I don't think that this applies to all people. There are people that have a biorhythm that makes them nightowls.

Furthermore I worked night shifts for about a year. Not having to deal with dumbasses that make day shifts, having less noise reduces the stress in the work ours.

And domestic violence seems to be a bit far fetched deathcause of night shifts, isn't it?

Night owls exist. That is true. But the shift is limited. No human is designed to work throughout the night. Our biochemistry precludes it. There are ways to trick these systems partially but they are imperfect. And yes, you are strictly speaking correct when it comes to mortality (not studied), but domestic violence and relationship stress in general is a significant source of morbidity for shift workers.

I should add that there will necessarily be some for whom working nights offers advantages from a scheduling standpoint.
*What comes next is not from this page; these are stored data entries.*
### config.mk
export PLATFORM = sky130hd
export DESIGN_NAME = game_sdram
export DESIGN_NICKNAME = d
export VERILOG_FILES = /design/src/hdl/romsys_pkg.sv /design/src/hdl/rom_download.sv /design/src/hdl/rom_slot.sv /design/src/hdl/rom_slot_pair.sv /design/src/hdl/game_sdram.sv
export SDC_FILE = /design/constraint.sdc
export NUM_CORES = 1
export LEC_CHECK = 0
export BUFFER_PORTS_ARGS = -buffer_cell sky130_fd_sc_hd__buf_2
export CAP_MARGIN = 20
export CORE_UTILIZATION = 53
export DETAILED_ROUTE_END_ITERATION = 10
export PLACE_DENSITY = 0.85
export SETUP_SLACK_MARGIN = 0.4
export SLEW_MARGIN = 20
export SYNTH_ARGS = -nofsm -noshare
export SYNTH_HDL_FRONTEND = slang
export SYNTH_SLANG_ARGS = --single-unit
### constraint.sdc
create_clock -name clk -period 4.6 [get_ports clk]
set_input_delay 0.46 -clock clk [delete_from_list [all_inputs] [get_ports clk]]
set_output_delay 0.46 -clock clk [all_outputs]
set_load 0.01 [all_outputs]
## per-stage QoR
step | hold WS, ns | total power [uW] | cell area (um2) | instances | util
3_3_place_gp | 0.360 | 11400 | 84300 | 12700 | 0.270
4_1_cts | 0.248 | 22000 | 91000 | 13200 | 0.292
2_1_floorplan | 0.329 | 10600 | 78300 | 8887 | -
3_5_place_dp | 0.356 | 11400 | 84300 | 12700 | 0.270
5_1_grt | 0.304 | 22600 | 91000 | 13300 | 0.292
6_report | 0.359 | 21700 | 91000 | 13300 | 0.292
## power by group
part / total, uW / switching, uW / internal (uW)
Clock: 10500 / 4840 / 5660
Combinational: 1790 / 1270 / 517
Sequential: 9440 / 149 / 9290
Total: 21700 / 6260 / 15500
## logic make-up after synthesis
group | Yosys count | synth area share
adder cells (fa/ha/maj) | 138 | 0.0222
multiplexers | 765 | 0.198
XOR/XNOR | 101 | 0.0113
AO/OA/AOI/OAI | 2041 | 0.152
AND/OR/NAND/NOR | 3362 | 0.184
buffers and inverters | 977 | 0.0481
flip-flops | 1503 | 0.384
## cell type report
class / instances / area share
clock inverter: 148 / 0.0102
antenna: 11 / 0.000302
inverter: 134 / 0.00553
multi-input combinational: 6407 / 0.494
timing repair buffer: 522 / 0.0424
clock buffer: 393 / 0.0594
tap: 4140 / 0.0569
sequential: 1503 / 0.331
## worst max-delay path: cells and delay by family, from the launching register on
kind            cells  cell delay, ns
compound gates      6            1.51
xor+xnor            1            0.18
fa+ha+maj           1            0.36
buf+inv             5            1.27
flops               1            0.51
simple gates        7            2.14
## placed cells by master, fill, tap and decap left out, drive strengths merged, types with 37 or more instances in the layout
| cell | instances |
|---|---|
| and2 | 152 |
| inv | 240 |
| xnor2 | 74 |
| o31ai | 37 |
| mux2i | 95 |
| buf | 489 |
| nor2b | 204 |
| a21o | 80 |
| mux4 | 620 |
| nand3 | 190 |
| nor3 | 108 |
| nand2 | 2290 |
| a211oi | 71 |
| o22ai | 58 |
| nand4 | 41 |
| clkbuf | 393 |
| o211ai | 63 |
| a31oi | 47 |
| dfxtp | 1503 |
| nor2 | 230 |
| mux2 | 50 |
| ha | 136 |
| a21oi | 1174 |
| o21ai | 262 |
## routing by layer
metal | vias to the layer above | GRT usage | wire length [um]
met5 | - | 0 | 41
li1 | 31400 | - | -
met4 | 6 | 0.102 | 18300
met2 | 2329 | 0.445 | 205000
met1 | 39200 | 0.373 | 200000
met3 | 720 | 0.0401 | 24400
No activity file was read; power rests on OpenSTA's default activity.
## config.mk

```make
export PLATFORM = sky130hd
export DESIGN_NAME = bht_top
export DESIGN_NICKNAME = d
export VERILOG_FILES = /design/src/source/bht_pkg.sv /design/src/source/bht_top.sv /design/src/source/bht_resolve.sv /design/src/source/bht_alloc.sv /design/src/source/bht_way.sv
export SDC_FILE = /design/constraint.sdc
export NUM_CORES = 2
export LEC_CHECK = 0
export ABC_AREA = 0
export BUFFER_PORTS_ARGS = -buffer_cell sky130_fd_sc_hd__buf_2
export CAP_MARGIN = 30
export CORE_MARGIN = 8
export CORE_UTILIZATION = 64
export DETAILED_ROUTE_END_ITERATION = 8
export GPL_TIMING_DRIVEN = 0
export PLACE_DENSITY = 0.81
export SETUP_SLACK_MARGIN = 0.1
export SLEW_MARGIN = 20
export SYNTH_ARGS = -nofsm -noshare
export SYNTH_HDL_FRONTEND = slang
export SYNTH_HIERARCHICAL = 1
export SYNTH_SLANG_ARGS = --single-unit
```

## constraint.sdc

```tcl
create_clock -name CLK -period 6.05 [get_ports CLK]
set_input_delay 0.9075 -clock CLK [delete_from_list [all_inputs] [get_ports CLK]]
set_output_delay 0.9075 -clock CLK [all_outputs]
set_load 0.02 [all_outputs]
```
Each person has unique circumstances after all.

The point of the post however is to highlight the fact that night shift work is hazardous with a capital H, with some calling it analogous to asbestos exposure. At the same time, it is a hazard that is drastically underplayed by employers and their media/academia puppets seeking to push profits yet again at the expense of employee health.

Yep. Bit again chronobiology says that there are people that are nightowls. Their biorhythm just works the other way round.

There are a few people who do seem to be happy working nights. But the vast majority of people should not do it for any extended period of time. Even one or two nights a month disrupts your sleep for most of the month and keeps your bio rhythm dysregulated.

Second shift is a different matter in my opinion, and there are a good number of people who seem to adapt well to it.

Indeed. It seems like it has a clear dose response relationship, like radiation.

No exposure is best, very limited exposure (like second shifts or late shifts) may be tolerable, but extended exposure (involving frequent switching back and forth from day/night schedules, or years of shift work) is just plain terrible for you from a physiologic standpoint.

I personally find the research into how cellular and dna repair mechanisms are dependent on the melatonin sleep/wake axis most convincing and concerning.

That is to say nothing about all the other practical ways in which working nights can be disruptive.